Which leads me to my main point in this rant:
Nancy Pelosi is a moron...the moron of all morons.
This is coming from a Democrat might I remind you. But Pelosi stinks. After her stunt from the floor today, I'm convinced she's not fit to be Speaker. Step down and please, oh please let someone else with a little more common sense step up. I usually have faith in the Democratic Party. I have no faith in Nancy Pelosi and any respect I had for her just went out the window this afternoon along with enough money to keep my belly full for another 8 months.
The Republicans aren't blameless. Minority Leader John Boehner did an absolutely horrible job of bringing his fellow House Republicans on board. When it came time to deliver, Boehner failed miserably. But in what was supposed to have been a bi-partisan effort, Pelosi took to the floor of the House and started bad-mouthing Bush and the GOP. Wow, good move there Nancy!!! Sometimes you just gotta know when to shut your mouth.
Labels: Nancy Pelosi
8 Comments:
Amen, brother. Nancy could have left well enough alone. The Republicans would have still voted against it, but now they can blame her instead of taking the heat themselves.
4:32 PM
95 Democrats voted no, so there must have been other problems.
6:23 PM
Thanks for the link. Pelosi is one of those D's that I feel like never helps anything.
But do you really think people changed their votes because of her speech? From what I heard, it had more to do with a fight over R's who wanted to include a provision about the capital gains tax.
7:07 PM
This particular verson of the bill was essentially the one leading Republicans wanted. The Democrats wanted a bill that would do more to protect individual homeowners, and provided tighter regulation of mortgage companies and banks. It was the Republican leadership, pushing their own bill, that failed to deliver. I don't think you can blame Pelosi for that. Now, however, the Democrats will have a chance to pass their own version of the bill, which will not be so protective of big business.
5:28 AM
I certainly agree with Aaron about Mrs. Pelosi, but in my opinion if they would reduce the capital gains tax to 10% or 0 it would infuse billions into the system as investments would flourish. That would put enough cash in play to solve the problem. When the problem is solved, then they can go back and adjust the capital gains tax.
12:21 PM
Here's yet another explanation: opposing the Bush administration as a campaign strategy.
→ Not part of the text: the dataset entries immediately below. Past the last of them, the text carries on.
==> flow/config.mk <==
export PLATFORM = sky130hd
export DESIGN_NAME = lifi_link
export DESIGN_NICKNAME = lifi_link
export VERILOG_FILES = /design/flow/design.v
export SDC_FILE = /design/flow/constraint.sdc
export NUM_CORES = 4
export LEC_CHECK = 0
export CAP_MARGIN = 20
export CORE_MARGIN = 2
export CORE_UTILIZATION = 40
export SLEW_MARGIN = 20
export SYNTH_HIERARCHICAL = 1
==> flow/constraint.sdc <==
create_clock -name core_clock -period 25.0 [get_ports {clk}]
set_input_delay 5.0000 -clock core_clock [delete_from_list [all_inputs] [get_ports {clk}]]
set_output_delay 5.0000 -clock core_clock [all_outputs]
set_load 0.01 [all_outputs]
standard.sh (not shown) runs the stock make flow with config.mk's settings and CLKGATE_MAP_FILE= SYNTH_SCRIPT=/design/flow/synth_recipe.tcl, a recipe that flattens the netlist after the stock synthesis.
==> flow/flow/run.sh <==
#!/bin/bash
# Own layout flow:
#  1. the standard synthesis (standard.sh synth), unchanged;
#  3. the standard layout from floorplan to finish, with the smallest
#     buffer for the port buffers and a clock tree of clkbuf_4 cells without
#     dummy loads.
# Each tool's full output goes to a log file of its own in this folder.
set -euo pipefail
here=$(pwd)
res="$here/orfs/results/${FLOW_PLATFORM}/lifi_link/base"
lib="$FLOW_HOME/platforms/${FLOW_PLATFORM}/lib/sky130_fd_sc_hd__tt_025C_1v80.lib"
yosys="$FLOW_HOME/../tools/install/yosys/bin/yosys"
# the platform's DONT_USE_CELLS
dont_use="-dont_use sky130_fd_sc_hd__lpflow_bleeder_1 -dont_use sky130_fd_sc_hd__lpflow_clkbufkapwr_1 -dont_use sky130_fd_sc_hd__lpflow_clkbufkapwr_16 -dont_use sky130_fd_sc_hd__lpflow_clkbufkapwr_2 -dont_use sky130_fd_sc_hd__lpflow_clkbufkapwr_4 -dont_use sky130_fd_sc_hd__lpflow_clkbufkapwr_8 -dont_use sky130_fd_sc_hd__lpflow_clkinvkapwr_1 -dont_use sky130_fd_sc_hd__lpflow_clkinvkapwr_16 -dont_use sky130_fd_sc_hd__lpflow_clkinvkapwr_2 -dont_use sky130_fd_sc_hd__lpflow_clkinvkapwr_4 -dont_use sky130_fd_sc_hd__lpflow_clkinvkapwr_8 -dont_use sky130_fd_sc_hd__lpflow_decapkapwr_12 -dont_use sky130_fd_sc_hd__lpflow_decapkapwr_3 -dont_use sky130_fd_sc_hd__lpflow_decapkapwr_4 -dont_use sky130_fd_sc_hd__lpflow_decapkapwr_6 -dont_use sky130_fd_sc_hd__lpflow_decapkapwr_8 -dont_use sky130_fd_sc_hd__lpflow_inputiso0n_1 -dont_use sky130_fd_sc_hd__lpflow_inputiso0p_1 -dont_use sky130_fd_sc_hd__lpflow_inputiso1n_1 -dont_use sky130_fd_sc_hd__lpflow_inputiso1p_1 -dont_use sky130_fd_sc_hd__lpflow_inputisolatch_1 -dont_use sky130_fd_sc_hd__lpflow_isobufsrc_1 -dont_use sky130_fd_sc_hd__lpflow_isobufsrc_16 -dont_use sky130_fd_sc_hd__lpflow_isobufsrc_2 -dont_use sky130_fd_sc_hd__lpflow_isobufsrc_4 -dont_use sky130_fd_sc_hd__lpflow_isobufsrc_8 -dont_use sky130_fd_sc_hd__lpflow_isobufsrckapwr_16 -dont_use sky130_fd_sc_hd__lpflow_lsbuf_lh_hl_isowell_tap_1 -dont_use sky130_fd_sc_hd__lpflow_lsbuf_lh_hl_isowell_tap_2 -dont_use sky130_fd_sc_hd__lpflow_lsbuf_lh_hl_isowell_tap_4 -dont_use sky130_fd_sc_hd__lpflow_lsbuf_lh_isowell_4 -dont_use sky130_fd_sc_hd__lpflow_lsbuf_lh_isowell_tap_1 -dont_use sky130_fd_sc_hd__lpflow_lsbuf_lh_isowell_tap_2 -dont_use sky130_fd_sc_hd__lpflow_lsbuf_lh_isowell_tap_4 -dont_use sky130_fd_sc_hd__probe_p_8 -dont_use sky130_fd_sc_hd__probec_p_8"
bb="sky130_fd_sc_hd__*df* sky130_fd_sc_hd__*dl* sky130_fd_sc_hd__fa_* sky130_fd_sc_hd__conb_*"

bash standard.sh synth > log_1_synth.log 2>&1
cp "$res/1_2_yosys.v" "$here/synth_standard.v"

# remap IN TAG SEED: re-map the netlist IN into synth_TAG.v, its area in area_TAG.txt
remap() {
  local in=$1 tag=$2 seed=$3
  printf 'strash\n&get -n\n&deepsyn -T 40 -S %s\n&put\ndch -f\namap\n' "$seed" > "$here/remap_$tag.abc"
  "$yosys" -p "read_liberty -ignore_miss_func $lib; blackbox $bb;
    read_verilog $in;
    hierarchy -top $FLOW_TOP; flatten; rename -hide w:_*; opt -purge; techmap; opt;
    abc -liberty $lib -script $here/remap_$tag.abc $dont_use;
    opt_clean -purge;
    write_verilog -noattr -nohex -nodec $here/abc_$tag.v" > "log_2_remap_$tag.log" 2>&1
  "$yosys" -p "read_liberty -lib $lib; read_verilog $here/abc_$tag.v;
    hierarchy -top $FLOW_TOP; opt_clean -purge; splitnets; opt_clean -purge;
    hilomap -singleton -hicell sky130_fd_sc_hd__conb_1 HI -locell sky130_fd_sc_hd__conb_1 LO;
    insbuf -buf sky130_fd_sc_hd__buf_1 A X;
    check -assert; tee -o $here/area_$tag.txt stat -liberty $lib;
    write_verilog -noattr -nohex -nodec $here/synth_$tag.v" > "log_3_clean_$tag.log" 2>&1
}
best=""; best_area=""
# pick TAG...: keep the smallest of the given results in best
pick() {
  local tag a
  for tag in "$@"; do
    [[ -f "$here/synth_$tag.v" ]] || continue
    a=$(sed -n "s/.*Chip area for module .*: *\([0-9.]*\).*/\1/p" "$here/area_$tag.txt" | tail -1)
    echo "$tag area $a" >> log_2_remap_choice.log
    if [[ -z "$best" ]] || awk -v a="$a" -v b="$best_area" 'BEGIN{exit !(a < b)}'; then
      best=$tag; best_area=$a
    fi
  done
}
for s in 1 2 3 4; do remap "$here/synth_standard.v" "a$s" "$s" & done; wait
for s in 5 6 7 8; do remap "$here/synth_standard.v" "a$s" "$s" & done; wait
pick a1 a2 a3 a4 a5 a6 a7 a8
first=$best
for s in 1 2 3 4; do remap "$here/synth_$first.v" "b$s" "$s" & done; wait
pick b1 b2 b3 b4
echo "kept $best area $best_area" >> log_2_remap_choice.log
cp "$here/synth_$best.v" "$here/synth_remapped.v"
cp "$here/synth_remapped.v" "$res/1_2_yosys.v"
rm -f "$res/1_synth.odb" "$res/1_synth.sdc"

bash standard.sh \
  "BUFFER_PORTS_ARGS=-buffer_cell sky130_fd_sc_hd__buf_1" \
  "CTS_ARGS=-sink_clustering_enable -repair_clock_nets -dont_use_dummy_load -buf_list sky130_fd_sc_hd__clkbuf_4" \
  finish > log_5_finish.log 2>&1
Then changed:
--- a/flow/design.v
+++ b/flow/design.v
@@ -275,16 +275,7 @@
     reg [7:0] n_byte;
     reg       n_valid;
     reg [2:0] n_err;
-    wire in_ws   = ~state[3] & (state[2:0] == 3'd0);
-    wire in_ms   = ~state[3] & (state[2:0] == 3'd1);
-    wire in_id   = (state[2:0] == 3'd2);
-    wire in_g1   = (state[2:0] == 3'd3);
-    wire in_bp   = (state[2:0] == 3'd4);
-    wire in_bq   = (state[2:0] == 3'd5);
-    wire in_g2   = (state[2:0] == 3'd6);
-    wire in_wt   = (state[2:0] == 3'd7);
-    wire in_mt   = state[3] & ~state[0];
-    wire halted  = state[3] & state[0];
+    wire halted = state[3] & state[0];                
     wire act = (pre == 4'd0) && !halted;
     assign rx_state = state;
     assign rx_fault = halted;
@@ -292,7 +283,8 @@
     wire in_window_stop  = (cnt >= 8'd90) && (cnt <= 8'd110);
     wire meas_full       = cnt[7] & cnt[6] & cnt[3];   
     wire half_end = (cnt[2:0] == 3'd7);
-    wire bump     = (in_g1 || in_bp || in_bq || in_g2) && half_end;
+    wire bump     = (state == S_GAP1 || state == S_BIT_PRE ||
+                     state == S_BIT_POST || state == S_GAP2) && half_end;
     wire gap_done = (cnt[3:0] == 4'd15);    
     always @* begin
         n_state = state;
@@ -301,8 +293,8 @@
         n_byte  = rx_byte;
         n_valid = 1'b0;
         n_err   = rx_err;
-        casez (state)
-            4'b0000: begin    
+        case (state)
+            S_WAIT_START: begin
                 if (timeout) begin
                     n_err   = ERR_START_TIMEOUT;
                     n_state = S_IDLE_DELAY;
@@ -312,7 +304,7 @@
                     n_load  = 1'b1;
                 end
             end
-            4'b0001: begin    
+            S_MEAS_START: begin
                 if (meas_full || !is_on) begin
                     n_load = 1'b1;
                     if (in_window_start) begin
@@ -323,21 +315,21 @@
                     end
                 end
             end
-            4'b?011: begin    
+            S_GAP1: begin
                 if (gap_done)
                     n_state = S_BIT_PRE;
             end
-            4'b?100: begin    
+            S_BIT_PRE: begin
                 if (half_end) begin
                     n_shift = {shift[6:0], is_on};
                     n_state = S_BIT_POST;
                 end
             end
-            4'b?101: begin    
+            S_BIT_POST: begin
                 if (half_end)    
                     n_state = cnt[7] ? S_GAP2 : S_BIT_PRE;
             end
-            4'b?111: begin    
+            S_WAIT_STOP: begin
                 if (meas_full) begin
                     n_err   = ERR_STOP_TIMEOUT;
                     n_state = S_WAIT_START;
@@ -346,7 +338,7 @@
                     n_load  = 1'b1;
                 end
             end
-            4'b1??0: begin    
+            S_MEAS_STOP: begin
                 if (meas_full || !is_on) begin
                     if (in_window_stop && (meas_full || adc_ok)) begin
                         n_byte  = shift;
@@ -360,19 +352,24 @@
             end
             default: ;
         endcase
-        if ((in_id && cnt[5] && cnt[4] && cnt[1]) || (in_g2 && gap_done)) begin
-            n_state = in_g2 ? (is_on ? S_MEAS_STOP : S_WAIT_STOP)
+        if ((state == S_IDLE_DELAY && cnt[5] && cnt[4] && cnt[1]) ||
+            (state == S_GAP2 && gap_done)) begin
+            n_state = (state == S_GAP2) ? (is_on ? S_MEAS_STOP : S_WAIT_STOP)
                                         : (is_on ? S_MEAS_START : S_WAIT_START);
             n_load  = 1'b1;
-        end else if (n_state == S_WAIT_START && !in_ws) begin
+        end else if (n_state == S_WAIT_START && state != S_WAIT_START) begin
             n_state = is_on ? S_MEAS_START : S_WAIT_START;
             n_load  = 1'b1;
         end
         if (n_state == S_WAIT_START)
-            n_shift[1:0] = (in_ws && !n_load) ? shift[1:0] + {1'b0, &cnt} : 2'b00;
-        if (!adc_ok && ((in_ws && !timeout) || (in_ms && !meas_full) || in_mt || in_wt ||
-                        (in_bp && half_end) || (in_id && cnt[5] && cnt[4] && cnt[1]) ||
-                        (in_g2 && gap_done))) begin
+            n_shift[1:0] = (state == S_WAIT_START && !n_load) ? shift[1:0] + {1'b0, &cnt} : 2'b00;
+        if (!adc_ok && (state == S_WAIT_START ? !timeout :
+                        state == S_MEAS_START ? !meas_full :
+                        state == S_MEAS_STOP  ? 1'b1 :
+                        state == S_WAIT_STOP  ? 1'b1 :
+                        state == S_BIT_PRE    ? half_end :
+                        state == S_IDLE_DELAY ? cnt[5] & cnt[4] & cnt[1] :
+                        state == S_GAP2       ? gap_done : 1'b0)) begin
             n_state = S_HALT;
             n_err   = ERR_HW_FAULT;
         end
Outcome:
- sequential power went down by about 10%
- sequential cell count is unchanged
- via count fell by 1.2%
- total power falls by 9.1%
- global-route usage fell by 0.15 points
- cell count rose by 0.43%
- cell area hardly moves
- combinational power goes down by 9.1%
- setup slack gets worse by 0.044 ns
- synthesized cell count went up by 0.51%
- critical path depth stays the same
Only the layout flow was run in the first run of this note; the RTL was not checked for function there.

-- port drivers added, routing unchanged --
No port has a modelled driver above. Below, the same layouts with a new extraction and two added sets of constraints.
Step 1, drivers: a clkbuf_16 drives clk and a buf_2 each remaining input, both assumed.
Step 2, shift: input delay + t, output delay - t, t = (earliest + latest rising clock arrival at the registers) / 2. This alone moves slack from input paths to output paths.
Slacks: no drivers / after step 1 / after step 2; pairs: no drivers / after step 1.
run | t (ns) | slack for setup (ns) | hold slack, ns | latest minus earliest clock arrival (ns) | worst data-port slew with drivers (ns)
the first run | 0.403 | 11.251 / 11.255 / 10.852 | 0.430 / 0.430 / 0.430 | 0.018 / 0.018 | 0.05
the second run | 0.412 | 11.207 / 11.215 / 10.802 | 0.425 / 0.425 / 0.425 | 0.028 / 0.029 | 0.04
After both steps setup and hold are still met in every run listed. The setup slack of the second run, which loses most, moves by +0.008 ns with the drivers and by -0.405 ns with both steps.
Background: an optimization exercise with open tools, aiming at a short achievable clock period. Do not read the settings as production practice. Function was checked by simulation only, so behaviour that the tests miss may differ from the original. No activity file was given, so power comes from the tool's default toggle rates.

## flow/design.v (module list and top-level ports; edited modules follow where they fit)
// module crcfr: 479 lines
// module crcfr_rmux: 357 lines
// module crcfr_o22ai: 3 lines
// module crcfr_o21ai: 3 lines
// module crcfr_nor2: 3 lines
// module crcfr_nand2: 3 lines
// module crcfr_orn2: 3 lines
// module crcfr_inv: 3 lines
// module crcfr_nandn: 3 lines
// module crcfr_mux2i: 3 lines
// module crcfr_xnor2: 3 lines
// module crcfr_rdec: 9 lines
// module crcfr_inv4: 3 lines
module crcfr (
    input  wire        clk,
    input  wire        rst_n,     
    input  wire        sel,       
    input  wire        we,        
    input  wire [1:0]  size,      
    input  wire [5:0]  addr,      
    input  wire [31:0] wdata,
    output reg  [31:0] rdata,
    output wire        buserr,
    output wire        irq
);
  // ...
==> flow/flow/run.sh <==
#!/bin/bash
# Layout: the standard ORFS flow (standard.sh, standard synthesis included),
# with three changes to how the layout is optimised:
#  - the port buffers are inserted as buf_4 cells,
#  - gate sizing may pick cells of any footprint (MATCH_CELL_FOOTPRINT=0),
#  - timing repair aims for 6 ns of setup slack instead of 5.
# make's full output goes to make_finish.log here; ORFS's per-step logs are
# under orfs/logs/.
set -euo pipefail
echo "export BUFFER_PORTS_ARGS = -buffer_cell sky130_fd_sc_hd__buf_4" >> config.mk
bash standard.sh MATCH_CELL_FOOTPRINT=0 SETUP_SLACK_MARGIN=6 finish > make_finish.log 2>&1
==> flow/standard.sh <==
#!/bin/bash
# synth_recipe.tcl (not shown) runs the flow's synth.tcl, then flattens the netlist and writes it again
# the make line also repeats each setting of config.mk as NAME=value (left out here)
make -C /OpenROAD-flow-scripts/flow DESIGN_CONFIG=/design/flow/config.mk WORK_HOME=/design/flow/orfs CLKGATE_MAP_FILE= SYNTH_SCRIPT=/design/flow/synth_recipe.tcl "${@:-finish}"
==> flow/config.mk <==
export PLATFORM = sky130hd
export DESIGN_NAME = crcfr
export DESIGN_NICKNAME = crcfr
export VERILOG_FILES = /design/flow/design.v
export SDC_FILE = /design/flow/constraint.sdc
export NUM_CORES = 4
export LEC_CHECK = 0
export CAP_MARGIN = 20
export CORE_MARGIN = 2
export CORE_UTILIZATION = 40
export SLEW_MARGIN = 20
export SYNTH_HIERARCHICAL = 1
export BUFFER_PORTS_ARGS = -buffer_cell sky130_fd_sc_hd__buf_4
==> flow/constraint.sdc <==
create_clock -name core_clock -period 10.0 [get_ports {clk}]
set_input_delay 2.0000 -clock core_clock [delete_from_list [all_inputs] [get_ports {clk}]]
set_output_delay 2.0000 -clock core_clock [all_outputs]
set_load 0.01 [all_outputs]
This design comes from an exercise in tuning for small area on the open sky130 flow, not from production work. In this exercise RTL edits were held to simulation tests only and were not proved equivalent to the original. Power figures rest on the tool's default switching activity, not on a simulated workload.

==> inputs of job 5772 <==
Design twpc_scan, start of the top module:
module twpc_scan #(
    parameter NUM_SCAN = 32,
    parameter IDX_W    = 5
) (
    input  wire                clk,
    input  wire                rst,         
    input  wire [NUM_SCAN-1:0] scan_in,       
    input  wire                rep_clear,   
    output wire [NUM_SCAN-1:0] sc_drv,      
    output reg                 rep_valid,
    output reg  [IDX_W-1:0]    rep_line,
    output reg  [7:0]          rep_id
);
==> module twpc_scan, before the edit <==
module twpc_scan #(
    parameter NUM_SCAN = 32,
    parameter IDX_W    = 5
) (
    input  wire                clk,
    input  wire                rst,         
    input  wire [NUM_SCAN-1:0] scan_in,       
    input  wire                rep_clear,   
    output wire [NUM_SCAN-1:0] sc_drv,      
    output reg                 rep_valid,
    output reg  [IDX_W-1:0]    rep_line,
    output reg  [7:0]          rep_id
);
    localparam [3:0] PH_PULSE = 4'b0000, PH_REL = 4'b0001, PH_PROBE = 4'b0011,
                     PH_CHECK = 4'b0101;
    reg [IDX_W-1:0] sc_idx;
    reg [3:0]       sc_ph;
    reg [7:0]       sc_val;     
    reg [2:0]       rot;        
    reg             sweep;      
    reg [7:0]       cached;     
    reg [7:0]       ring [0:3][0:7];
    wire s = scan_in[sc_idx];
    wire is_check = (sc_ph == PH_CHECK);
    wire report   = is_check && s && (sc_val != cached);
    wire advance  = is_check || (sc_ph == PH_PROBE && !s);
    genvar g;
    generate
        for (g = 0; g < NUM_SCAN; g = g + 1) begin : g_drv
            assign sc_drv[g] = (sc_ph == PH_REL) && (sc_idx == g);
        end
    endgenerate
    wire        wr_hit = (rep_line[2:0] == rot);
    wire [31:0] heads;
    genvar r, e;
    generate
        for (r = 0; r < 4; r = r + 1) begin : g_ring
            wire we = sweep || (wr_hit && rep_line[4:3] == r);
            twpc_ao22 #(.W(8)) u_head (
                .a(rep_id), .sa(we), .b(ring[r][0]), .sb(!we), .y(heads[8 * r +: 8])
            );
            always @(posedge clk) begin
                ring[r][7] <= heads[8 * r +: 8];
            end
            for (e = 0; e < 7; e = e + 1) begin : g_ent
                always @(posedge clk)
                    ring[r][e] <= ring[r][e + 1];
            end
        end
    endgenerate
    wire       cap = (sc_idx[2:0] == rot);
    wire [7:0] cached_d;
    twpc_ao5 #(.W(8)) u_cap (
        .a(heads[7:0]),   .sa(cap && sc_idx[4:3] == 2'd0),
        .b(heads[15:8]),  .sb(cap && sc_idx[4:3] == 2'd1),
        .c(heads[23:16]), .sc(cap && sc_idx[4:3] == 2'd2),
        .d(heads[31:24]), .sd(cap && sc_idx[4:3] == 2'd3),
        .e(cached),       .se(!cap),
        .y(cached_d)
    );
    wire load = report && !rst;
    wire hold = !report && !rst;
    wire [7:0]       rep_id_d;
    wire [IDX_W-1:0] rep_line_d;
    twpc_ao22 #(.W(8))     u_rid  (.a(sc_val), .sa(load), .b(rep_id),   .sb(hold), .y(rep_id_d));
    twpc_ao22 #(.W(IDX_W)) u_rline(.a(sc_idx), .sa(load), .b(rep_line), .sb(hold), .y(rep_line_d));
    always @(posedge clk) begin
        sc_val   <= {s, sc_val[7:1]};
        cached   <= cached_d;
        rep_id   <= rep_id_d;
        rep_line <= rep_line_d;
    end
    always @(posedge clk) begin
        if (rst) begin
            sc_idx    <= {IDX_W{1'b0}};
            sc_ph     <= PH_PULSE;
            rot       <= 3'd0;
            sweep     <= 1'b1;
            rep_valid <= 1'b0;
        end else begin
            rot <= rot + 3'd1;
            if (rot == 3'd7)
                sweep <= 1'b0;
            if (rep_clear)
                rep_valid <= 1'b0;
            if (report)
                rep_valid <= 1'b1;
            sc_idx <= sc_idx + advance;
            if (advance)
                sc_ph <= PH_PULSE;
            else
                sc_ph <= {sc_ph[2:0], ~(sc_ph[3] ^ sc_ph[2])};
        end
    end
endmodule
From an optimization exercise on the open Yosys and OpenROAD flow, aimed at small area and a short achievable clock period; shortcuts taken in it are not production practice.
At most, simulation tests tie the RTL to the original design; equivalence was not proved.
Power is estimated from default activity; no workload was simulated.

Setup of run A:
==> flow/design.v <==
module frame_detect (
    input  wire         clk,
    input  wire         rst,           
    input  wire         in_valid,
    input  wire [15:0]  in_mag,
    output reg          msg_valid,
    output reg          msg_long,
    output wire [111:0] msg_data
);
    reg         rst_q;           
    reg         ev;              
    reg         ev_w;            
    reg  [15:0] x;               
    always @(posedge clk) begin
        rst_q <= rst;
        ev    <= in_valid & ~rst;
        ev_w  <= in_valid;
        x     <= in_mag;
    end
    reg [15:0] w1, w2, w3, w4, w5, w6, w7, w8, w9, w10;
    always @(posedge clk) begin
        if (ev_w) begin
            w1 <= x;  w2 <= w1; w3 <= w2; w4 <= w3; w5 <= w4;
            w6 <= w5; w7 <= w6; w8 <= w7; w9 <= w8; w10 <= w9;
        end
    end
    function gt;
        input [17:0] a, b;
        reg   [31:0] g, e;   
        integer i, st;
        begin
            g = 32'd0;
            e = 32'hffffffff;
            g[17:0] = a & ~b;
            e[17:0] = a | ~b;
            for (st = 1; st < 32; st = st * 2)
                for (i = 0; i < 32; i = i + 2 * st) begin
                    g[i] = g[i + st] | (e[i + st] & g[i]);
                    e[i] = e[i + st] & e[i];
                end
            gt = g[0];
        end
    endfunction
    wire g1 = gt({2'b00, w1}, {2'b00, x});   
    wire g2 = gt({2'b00, w2}, {2'b00, x});
    wire g3 = gt({2'b00, w3}, {2'b00, x});
    wire g4 = gt({2'b00, w4}, {2'b00, x});
    wire g5 = gt({2'b00, w5}, {2'b00, x});
    wire g6 = gt({2'b00, w6}, {2'b00, x});
    wire l1 = gt({2'b00, x}, {2'b00, w1});   
    reg q1, q2, q3;
    always @(posedge clk) begin
        if (ev) begin
            q1 <= g1;
            q2 <= q1 & g2;
            q3 <= q2 & g3;
        end
    end
    reg  [15:0] mean_q;
    wire [17:0] peak_sum = w9 + w7 + w2 + x;
    wire [17:0] mean3    = 3 * mean_q;
    always @(posedge clk)
        if (ev_w)
            mean_q <= peak_sum[17:2];
    wire quiet = (mean_q != 16'd0) &&
                 gt(mean3, {2'b00, w10}) && gt(mean3, {2'b00, w8}) &&
                 gt(mean3, {2'b00, w3})  && gt(mean3, {2'b00, w1});
    reg        seen;             
    reg [14:1] pv;
    wire       verdict = pv[14] & g6;           
    always @(posedge clk) begin
        if (rst_q) begin
            seen <= 1'b0;
            pv   <= 14'd0;
        end else if (ev) begin
            seen   <= 1'b1;
            pv[1]  <= seen & g1;                 
            pv[2]  <= pv[1] & l1;                
            pv[3]  <= pv[2];
            pv[4]  <= pv[3];
            pv[5]  <= pv[4];
            pv[6]  <= pv[5] & q3 & g4;           
            pv[7]  <= pv[6] & l1;                
            pv[8]  <= pv[7] & g1;                
            pv[9]  <= pv[8] & l1;                
            pv[10] <= pv[9] & quiet & g1;        
            pv[11] <= pv[10] & g2;               
            pv[12] <= pv[11] & g3;               
            pv[13] <= pv[12] & g4;               
            pv[14] <= pv[13] & g5;               
        end
    end
    reg        act;              
    reg        cur_long;
    reg  [7:0] fc;
    reg        pend;
    reg  [6:0] pc;
    reg [55:0] p, q;
    reg        stg;              
    reg        e_skip_end;       
    reg        e_pres_long;      
    reg        e_pres_short;     
    reg        e_lo;             
    reg        e_hi;             
    reg        e_to_p;           
    reg        e_to_q;           
    reg        e_move;           
    wire       cont   = act & ~e_skip_end;
    wire       act_n  = cont | (~act & verdict);
    wire       long_n = (act & (fc == 8'd1)) ? g1 : cur_long;
    wire       pend_n = (pend & ~e_pres_short) | (e_skip_end & ~cur_long);
    wire       stg_n  = (stg & ~e_move) | (act & (fc == 8'd1) & pend);
    wire       lo_n   = cont & ~fc[0] & (fc <= 8'd110);
    wire       hi_n   = cont & ~fc[0] & (fc >= 8'd112) & (fc <= 8'd222) & long_n;
    always @(posedge clk) begin
        if (rst_q) begin
            act          <= 1'b0;
            pend         <= 1'b0;
            stg          <= 1'b0;
            e_skip_end   <= 1'b0;
            e_pres_long  <= 1'b0;
            e_pres_short <= 1'b0;
            e_lo         <= 1'b0;
            e_hi         <= 1'b0;
            e_to_p       <= 1'b0;
            e_to_q       <= 1'b0;
            e_move       <= 1'b0;
        end else if (ev) begin
            act      <= act_n;
            cur_long <= long_n;
            pend     <= pend_n;
            stg      <= stg_n;
            fc       <= act ? fc + 8'd1 : 8'd0;
            pc       <= pend ? pc + 7'd1 : 7'd0;
            e_skip_end   <= cont & (fc == (long_n ? 8'd237 : 8'd125));
            e_pres_long  <= cont & long_n & (fc == 8'd222);
            e_pres_short <= pend_n & pend & (pc == 7'd95);
            e_lo         <= lo_n;
            e_hi         <= hi_n;
            e_to_p       <= lo_n & ~(pend_n | stg_n);
            e_to_q       <= (lo_n & (pend_n | stg_n)) | hi_n;
            e_move       <= stg_n & ~pend_n & ~lo_n & ~hi_n;
        end
    end
    always @(posedge clk) begin
        if (ev) begin
            if (e_to_p)
                p <= {p[54:0], g1};
            else if (e_move)
                p <= q;
            if (e_to_q)
                q <= {q[54:0], g1};
        end
    end
    reg [3:0] lng;
    always @(posedge clk) begin
        msg_valid <= ev & ~rst & (e_pres_long | e_pres_short);
        if (ev & (e_pres_long | e_pres_short))
            msg_long <= e_pres_long;
        lng[0] <= e_pres_long;
        lng[1] <= e_pres_long & ev;
        lng[2] <= e_pres_long & ~e_pres_short;
        lng[3] <= e_pres_long & ~rst;
    end
    assign msg_data = {p, q & {{14{lng[3]}}, {14{lng[2]}}, {14{lng[1]}}, {14{lng[0]}}}};
endmodule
"Challengers and open-seat candidates were the quickest to denounce the package as inadequate, ...Democrats who came out against the bill were casting it as President Bush’s proposal, even as congressional Democrats spearheaded the final measure.
In the end, the vast majority of vulnerable incumbents voted against the bill, including a slew of freshman Democrats, three of the four House members running for Senate, and almost all vulnerable Republicans." (from The Hill)
It's bipartisan!
1:18 PM
I will be glad to see George W Bush and Dick Cheney leave Washington once and for all...
1:28 PM
"The Republicans aren't blameless. Minority Leader John Boehner did an absolutely horrible job of bringing his fellow House Republicans on board. When it came time to deliver, Boehner failed miserably."
Thank God for John Boehner, and praise the Lord for his "incompetence". We should begin building larger-than-life statues of him in every town square in America. This would have been the biggest fleecing of a gullible public since the S&L bailout of the 80's. (And with many of the same clowns at the helm.)